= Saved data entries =
= = = = = = =

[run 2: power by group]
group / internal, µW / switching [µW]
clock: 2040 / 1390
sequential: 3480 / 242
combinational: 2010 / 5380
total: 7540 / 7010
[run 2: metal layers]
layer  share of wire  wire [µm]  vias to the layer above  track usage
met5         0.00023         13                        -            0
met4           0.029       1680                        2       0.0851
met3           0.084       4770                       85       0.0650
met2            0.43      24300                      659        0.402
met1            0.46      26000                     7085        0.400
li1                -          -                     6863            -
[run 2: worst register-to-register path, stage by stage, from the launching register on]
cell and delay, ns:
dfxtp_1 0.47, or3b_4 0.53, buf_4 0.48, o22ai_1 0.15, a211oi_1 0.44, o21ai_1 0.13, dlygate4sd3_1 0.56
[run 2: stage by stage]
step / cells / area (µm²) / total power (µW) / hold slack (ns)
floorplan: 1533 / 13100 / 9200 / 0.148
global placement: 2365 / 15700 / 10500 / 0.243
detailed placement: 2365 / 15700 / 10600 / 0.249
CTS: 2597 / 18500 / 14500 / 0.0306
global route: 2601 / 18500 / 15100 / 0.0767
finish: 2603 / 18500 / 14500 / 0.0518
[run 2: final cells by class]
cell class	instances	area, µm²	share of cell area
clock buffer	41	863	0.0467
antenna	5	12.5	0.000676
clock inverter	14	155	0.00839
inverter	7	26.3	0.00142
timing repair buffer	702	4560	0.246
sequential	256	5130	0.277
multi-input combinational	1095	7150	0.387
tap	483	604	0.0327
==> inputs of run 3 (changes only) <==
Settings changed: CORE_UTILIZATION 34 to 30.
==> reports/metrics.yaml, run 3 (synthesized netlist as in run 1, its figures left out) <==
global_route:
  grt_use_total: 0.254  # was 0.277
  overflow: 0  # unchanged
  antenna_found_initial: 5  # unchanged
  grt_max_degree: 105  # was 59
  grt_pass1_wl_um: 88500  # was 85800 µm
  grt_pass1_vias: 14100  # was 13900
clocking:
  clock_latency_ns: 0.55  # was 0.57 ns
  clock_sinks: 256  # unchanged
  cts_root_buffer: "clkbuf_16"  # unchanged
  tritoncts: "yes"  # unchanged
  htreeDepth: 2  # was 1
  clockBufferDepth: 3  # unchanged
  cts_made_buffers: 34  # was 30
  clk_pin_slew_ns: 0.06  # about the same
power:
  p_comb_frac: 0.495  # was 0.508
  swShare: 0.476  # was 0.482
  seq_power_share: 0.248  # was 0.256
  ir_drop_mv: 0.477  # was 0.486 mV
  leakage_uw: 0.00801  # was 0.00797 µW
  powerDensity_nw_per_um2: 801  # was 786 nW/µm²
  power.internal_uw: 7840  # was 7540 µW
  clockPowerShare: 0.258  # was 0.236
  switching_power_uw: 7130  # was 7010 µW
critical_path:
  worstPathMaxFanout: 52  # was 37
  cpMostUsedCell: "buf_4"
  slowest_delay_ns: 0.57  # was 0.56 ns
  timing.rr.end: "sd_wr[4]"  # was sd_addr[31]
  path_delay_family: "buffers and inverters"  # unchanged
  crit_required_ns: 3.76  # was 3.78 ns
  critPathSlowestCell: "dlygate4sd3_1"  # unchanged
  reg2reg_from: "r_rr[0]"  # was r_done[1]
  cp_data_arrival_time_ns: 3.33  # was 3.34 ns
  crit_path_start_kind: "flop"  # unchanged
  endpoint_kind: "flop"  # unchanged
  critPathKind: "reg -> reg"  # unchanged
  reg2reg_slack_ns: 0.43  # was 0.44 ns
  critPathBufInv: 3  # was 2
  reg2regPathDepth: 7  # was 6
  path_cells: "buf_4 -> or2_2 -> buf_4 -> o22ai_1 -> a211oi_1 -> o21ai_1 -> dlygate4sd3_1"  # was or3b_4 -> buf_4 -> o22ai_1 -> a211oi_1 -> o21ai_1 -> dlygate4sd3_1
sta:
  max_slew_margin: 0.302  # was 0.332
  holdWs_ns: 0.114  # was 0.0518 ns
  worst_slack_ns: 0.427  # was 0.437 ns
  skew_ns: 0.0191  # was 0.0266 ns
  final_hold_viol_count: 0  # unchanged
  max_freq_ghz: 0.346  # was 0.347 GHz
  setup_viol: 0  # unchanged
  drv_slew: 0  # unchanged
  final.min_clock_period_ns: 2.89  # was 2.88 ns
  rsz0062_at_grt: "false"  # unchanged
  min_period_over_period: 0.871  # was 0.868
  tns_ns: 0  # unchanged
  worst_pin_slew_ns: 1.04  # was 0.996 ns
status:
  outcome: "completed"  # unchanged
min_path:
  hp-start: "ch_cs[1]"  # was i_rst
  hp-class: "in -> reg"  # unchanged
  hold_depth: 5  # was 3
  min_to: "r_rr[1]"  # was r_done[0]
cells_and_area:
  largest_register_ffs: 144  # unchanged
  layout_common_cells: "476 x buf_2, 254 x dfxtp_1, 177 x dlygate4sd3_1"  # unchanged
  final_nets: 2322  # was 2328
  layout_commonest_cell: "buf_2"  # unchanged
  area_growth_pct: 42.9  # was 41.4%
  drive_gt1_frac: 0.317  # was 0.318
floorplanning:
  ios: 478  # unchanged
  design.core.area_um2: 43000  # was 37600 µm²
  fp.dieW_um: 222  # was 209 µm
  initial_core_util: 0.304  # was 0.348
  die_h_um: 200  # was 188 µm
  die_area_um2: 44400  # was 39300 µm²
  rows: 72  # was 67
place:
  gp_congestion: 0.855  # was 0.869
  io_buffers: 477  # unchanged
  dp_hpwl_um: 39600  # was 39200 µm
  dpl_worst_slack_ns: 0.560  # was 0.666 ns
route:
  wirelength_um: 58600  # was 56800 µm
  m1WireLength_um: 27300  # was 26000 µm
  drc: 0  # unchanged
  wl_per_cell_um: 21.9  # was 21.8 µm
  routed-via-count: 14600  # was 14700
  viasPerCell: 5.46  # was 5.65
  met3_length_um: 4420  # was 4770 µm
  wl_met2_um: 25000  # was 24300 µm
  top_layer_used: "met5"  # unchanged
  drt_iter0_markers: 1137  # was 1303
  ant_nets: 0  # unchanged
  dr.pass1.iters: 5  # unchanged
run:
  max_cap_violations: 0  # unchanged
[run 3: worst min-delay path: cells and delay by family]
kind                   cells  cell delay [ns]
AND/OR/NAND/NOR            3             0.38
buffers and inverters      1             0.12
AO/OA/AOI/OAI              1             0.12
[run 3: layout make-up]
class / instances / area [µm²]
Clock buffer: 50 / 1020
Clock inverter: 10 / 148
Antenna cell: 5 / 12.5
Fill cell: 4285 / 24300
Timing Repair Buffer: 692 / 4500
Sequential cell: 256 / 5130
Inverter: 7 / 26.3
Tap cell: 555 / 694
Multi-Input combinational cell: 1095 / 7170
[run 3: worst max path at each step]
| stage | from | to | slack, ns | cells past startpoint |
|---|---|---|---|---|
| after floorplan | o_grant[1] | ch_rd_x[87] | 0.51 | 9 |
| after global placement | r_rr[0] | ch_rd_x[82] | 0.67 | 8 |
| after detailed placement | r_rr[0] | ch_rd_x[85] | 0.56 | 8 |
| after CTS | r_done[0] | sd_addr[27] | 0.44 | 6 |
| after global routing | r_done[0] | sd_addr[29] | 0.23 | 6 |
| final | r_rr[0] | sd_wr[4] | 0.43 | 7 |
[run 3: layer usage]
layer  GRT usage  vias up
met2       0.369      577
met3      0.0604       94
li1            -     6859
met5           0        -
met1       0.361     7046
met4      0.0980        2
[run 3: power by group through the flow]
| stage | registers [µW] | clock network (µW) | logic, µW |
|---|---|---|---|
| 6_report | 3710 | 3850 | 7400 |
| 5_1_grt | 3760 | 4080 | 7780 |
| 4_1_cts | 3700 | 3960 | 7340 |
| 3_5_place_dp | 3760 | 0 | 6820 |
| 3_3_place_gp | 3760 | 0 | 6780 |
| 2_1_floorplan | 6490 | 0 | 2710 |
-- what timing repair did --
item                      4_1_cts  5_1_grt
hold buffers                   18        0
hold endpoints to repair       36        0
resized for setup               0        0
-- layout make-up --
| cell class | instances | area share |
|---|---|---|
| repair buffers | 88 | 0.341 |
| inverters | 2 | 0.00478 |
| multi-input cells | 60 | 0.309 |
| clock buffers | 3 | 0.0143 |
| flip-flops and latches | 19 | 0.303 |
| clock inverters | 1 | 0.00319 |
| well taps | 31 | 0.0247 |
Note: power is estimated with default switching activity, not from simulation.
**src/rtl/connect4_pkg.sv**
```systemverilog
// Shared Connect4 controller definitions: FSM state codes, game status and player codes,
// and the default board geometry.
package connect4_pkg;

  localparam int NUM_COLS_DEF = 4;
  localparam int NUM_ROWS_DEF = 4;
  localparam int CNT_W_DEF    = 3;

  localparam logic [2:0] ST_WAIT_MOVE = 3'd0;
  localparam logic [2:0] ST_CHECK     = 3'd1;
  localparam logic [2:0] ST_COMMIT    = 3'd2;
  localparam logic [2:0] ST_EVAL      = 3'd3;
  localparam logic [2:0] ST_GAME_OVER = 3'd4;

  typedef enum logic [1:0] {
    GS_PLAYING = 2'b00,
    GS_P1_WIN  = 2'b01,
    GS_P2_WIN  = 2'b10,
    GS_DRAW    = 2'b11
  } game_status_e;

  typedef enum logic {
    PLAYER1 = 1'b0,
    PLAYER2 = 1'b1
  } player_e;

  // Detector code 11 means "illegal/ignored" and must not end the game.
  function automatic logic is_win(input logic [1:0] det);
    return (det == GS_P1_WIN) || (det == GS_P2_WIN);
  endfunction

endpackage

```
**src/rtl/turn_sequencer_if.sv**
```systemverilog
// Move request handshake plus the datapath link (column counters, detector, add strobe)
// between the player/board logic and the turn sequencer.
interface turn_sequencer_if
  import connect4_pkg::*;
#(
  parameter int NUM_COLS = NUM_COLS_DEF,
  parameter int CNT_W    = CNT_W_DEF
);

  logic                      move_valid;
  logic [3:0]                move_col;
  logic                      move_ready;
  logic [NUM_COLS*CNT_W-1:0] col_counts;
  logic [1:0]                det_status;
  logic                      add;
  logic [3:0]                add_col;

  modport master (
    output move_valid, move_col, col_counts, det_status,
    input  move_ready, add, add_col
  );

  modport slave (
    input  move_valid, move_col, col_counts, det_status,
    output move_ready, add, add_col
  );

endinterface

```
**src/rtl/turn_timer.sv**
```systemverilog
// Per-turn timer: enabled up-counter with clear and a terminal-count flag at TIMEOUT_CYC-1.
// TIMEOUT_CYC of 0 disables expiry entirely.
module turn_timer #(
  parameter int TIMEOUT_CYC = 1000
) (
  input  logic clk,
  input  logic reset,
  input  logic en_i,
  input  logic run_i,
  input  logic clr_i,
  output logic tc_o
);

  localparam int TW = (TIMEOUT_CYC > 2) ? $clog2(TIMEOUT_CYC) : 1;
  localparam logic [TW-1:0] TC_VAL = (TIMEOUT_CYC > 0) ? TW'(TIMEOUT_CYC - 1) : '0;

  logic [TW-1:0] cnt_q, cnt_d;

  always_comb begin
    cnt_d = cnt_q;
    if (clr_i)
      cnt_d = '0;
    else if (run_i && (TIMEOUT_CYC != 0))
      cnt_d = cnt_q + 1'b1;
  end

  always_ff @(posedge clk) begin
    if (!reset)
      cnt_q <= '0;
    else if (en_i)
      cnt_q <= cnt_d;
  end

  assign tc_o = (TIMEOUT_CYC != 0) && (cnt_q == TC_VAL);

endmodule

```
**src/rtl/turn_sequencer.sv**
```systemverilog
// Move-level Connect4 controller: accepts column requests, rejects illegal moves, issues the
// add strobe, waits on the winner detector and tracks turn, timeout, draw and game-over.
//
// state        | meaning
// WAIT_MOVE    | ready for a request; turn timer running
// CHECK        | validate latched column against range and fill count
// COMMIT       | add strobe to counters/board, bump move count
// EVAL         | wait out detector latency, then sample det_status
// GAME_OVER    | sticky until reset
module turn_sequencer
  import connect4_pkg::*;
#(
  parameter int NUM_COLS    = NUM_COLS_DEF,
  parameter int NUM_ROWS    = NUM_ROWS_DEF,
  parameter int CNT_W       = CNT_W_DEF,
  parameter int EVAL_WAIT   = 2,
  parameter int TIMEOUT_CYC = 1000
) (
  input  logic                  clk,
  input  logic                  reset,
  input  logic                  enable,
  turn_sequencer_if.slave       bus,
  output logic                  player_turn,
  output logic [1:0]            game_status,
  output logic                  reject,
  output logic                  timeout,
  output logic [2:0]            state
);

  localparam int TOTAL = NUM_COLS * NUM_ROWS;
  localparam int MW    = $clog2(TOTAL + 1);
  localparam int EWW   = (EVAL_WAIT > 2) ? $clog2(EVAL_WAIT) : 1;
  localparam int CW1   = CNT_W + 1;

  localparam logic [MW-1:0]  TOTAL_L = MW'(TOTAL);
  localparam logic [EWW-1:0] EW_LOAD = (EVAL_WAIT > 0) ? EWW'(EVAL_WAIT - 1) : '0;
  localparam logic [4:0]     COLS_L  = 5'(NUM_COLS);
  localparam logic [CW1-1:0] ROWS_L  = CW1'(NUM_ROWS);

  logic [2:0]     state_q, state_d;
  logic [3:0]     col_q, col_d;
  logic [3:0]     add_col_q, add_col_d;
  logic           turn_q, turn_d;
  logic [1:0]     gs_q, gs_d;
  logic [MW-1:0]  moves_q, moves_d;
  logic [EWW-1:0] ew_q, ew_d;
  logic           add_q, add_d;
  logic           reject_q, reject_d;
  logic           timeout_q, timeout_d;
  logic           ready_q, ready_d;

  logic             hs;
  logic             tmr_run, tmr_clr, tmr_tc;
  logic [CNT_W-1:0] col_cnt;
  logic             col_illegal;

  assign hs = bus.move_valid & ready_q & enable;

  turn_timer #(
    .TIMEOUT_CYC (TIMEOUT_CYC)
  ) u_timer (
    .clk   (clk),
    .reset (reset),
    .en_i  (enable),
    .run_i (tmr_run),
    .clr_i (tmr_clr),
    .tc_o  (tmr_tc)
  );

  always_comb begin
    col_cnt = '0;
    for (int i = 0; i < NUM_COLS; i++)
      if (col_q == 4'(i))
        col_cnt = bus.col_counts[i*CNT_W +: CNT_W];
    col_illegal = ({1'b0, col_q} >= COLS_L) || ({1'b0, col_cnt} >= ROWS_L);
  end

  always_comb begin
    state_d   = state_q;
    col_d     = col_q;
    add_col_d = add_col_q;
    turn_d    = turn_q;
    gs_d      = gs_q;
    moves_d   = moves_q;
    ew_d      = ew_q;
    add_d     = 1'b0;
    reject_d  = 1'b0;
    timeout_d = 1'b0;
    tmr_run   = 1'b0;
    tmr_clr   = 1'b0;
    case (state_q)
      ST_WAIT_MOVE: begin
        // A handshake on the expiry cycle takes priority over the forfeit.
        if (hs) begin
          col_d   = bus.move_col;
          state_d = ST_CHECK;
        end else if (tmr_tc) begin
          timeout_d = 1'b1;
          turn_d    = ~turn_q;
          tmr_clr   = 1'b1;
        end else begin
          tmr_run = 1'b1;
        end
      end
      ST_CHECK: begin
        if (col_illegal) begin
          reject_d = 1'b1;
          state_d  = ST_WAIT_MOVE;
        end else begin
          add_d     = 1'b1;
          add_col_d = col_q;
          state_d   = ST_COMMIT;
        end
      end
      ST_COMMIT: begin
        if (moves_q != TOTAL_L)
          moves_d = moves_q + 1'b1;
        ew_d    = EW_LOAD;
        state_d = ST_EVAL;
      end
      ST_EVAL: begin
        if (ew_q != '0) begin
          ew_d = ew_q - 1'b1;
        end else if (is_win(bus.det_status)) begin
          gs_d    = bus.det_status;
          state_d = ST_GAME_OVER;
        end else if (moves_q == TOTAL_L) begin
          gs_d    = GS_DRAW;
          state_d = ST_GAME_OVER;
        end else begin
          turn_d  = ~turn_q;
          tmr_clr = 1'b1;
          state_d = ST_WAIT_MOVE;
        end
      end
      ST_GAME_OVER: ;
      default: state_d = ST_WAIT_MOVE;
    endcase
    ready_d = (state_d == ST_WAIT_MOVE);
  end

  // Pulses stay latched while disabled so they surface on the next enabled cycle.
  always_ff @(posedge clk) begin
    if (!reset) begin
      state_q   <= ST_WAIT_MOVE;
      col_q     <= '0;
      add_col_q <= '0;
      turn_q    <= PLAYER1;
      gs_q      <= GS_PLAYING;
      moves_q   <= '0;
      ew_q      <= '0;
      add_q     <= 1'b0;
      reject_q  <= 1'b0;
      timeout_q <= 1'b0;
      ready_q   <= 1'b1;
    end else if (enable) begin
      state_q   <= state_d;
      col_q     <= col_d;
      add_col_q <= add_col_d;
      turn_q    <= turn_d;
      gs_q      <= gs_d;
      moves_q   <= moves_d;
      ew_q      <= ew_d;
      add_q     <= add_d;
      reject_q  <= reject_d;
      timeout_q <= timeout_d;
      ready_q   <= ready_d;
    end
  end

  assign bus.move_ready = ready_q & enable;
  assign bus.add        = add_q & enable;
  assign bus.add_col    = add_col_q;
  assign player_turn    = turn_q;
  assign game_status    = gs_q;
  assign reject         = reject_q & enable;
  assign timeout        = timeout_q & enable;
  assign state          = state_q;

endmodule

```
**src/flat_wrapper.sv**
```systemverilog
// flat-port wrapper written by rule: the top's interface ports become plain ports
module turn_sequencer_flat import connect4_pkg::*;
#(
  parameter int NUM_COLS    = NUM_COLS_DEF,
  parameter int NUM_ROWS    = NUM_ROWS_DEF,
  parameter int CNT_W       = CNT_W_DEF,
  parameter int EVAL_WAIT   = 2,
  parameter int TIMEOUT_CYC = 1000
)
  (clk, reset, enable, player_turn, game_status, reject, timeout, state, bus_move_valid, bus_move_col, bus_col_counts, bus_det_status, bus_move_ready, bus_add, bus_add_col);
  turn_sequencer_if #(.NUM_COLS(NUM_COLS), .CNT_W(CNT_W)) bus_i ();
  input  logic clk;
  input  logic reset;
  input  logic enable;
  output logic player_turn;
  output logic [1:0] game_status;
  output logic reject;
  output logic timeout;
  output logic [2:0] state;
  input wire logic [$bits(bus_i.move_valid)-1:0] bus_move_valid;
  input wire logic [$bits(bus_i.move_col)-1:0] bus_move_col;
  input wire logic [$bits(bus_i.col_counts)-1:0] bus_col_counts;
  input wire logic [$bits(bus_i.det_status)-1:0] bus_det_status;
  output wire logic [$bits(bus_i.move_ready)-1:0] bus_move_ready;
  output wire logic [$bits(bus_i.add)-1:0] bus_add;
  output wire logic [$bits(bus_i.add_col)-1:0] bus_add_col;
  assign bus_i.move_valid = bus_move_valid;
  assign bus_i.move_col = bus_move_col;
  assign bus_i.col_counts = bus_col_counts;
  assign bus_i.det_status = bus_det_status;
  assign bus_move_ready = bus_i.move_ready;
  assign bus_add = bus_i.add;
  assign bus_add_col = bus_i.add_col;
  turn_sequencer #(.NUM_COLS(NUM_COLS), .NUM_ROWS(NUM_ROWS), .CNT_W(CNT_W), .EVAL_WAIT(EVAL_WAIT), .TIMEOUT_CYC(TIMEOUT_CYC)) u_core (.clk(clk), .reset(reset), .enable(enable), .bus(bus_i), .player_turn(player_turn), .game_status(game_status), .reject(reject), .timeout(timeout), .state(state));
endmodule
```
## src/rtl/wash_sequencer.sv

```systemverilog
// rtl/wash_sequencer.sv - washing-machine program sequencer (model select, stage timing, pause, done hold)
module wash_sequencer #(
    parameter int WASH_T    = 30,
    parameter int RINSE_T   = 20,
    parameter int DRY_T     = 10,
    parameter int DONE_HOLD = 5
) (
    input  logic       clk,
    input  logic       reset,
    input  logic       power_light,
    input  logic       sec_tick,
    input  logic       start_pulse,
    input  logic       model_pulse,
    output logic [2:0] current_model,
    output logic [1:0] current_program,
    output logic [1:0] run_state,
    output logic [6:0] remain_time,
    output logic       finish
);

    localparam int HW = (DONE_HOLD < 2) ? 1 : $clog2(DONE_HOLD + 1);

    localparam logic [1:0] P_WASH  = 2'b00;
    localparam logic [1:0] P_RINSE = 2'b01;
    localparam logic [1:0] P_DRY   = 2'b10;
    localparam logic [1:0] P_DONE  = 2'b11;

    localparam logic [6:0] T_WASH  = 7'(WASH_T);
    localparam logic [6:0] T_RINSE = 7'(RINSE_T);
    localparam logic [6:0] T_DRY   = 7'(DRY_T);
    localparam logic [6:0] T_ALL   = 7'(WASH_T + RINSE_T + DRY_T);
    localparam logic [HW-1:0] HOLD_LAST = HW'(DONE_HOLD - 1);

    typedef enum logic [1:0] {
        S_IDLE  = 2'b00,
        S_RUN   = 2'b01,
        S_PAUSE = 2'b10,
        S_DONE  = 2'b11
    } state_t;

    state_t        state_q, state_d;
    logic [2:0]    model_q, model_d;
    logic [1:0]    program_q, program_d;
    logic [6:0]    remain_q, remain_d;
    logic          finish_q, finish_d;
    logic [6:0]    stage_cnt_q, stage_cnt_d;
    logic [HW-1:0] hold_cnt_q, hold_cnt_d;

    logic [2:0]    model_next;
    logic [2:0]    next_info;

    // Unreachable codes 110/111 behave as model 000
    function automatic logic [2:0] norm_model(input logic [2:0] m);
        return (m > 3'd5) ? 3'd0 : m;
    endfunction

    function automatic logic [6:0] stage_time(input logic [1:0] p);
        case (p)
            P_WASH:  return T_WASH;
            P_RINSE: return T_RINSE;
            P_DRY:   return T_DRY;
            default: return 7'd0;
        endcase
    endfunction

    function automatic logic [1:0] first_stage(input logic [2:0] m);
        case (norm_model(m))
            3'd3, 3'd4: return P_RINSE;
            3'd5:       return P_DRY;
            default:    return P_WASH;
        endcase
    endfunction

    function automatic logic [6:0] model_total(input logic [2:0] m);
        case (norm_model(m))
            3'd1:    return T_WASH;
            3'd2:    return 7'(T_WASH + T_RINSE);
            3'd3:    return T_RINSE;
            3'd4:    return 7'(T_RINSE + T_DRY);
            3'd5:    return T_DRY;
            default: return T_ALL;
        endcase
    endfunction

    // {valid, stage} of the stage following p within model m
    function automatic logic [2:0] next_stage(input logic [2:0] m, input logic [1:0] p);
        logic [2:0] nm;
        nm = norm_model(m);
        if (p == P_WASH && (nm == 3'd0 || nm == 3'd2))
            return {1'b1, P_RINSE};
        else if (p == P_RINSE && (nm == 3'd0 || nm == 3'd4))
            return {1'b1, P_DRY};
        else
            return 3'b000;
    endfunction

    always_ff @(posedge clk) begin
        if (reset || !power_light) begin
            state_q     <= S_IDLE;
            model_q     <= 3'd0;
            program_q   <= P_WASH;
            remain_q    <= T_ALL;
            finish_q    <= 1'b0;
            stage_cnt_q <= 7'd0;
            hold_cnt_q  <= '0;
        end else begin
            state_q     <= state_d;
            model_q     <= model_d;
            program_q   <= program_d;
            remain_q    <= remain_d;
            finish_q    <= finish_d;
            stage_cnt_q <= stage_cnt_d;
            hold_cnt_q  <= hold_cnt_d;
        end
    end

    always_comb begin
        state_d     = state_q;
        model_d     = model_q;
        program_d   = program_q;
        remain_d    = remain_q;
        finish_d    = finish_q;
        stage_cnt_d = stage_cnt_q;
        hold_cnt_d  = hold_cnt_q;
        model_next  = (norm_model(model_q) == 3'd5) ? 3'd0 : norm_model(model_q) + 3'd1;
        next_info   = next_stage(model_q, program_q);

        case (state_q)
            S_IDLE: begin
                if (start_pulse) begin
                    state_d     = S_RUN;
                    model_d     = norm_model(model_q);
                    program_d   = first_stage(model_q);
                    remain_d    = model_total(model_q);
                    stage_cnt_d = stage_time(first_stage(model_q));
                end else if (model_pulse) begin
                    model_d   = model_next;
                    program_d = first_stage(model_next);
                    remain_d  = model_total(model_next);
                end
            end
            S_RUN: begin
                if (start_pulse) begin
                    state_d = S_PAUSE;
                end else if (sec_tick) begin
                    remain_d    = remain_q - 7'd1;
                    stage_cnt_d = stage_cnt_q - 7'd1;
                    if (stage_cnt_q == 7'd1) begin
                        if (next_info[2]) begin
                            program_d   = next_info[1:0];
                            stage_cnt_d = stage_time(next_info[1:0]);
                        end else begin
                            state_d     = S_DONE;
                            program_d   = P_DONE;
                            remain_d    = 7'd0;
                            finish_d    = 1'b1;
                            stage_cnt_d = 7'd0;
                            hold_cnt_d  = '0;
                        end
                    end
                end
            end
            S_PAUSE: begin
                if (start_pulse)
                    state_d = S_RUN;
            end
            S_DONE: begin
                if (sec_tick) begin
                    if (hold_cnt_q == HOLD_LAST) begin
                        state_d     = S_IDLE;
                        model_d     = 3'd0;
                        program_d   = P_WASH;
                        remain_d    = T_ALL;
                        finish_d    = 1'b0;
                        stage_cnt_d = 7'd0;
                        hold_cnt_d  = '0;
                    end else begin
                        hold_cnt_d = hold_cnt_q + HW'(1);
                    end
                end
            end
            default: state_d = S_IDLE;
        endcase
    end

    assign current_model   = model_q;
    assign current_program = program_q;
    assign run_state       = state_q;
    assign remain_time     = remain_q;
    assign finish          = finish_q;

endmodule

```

= = = = = = =

= EXERCISE AIM =
Of all the entries above, retype exactly the lines from the line with "sd_wr[4] | 0.43 | 7 |" to the line with "31 | 0.0247 |", both included, and no others.

= EXERCISE RESPONSE =
| final | r_rr[0] | sd_wr[4] | 0.43 | 7 |
[run 3: layer usage]
layer  GRT usage  vias up
met2       0.369      577
met3      0.0604       94
li1            -     6859
met5           0        -
met1       0.361     7046
met4      0.0980        2
[run 3: power by group through the flow]
| stage | registers [µW] | clock network (µW) | logic, µW |
|---|---|---|---|
| 6_report | 3710 | 3850 | 7400 |
| 5_1_grt | 3760 | 4080 | 7780 |
| 4_1_cts | 3700 | 3960 | 7340 |
| 3_5_place_dp | 3760 | 0 | 6820 |
| 3_3_place_gp | 3760 | 0 | 6780 |
| 2_1_floorplan | 6490 | 0 | 2710 |
-- what timing repair did --
item                      4_1_cts  5_1_grt
hold buffers                   18        0
hold endpoints to repair       36        0
resized for setup               0        0
-- layout make-up --
| cell class | instances | area share |
|---|---|---|
| repair buffers | 88 | 0.341 |
| inverters | 2 | 0.00478 |
| multi-input cells | 60 | 0.309 |
| clock buffers | 3 | 0.0143 |
| flip-flops and latches | 19 | 0.303 |
| clock inverters | 1 | 0.00319 |
| well taps | 31 | 0.0247 |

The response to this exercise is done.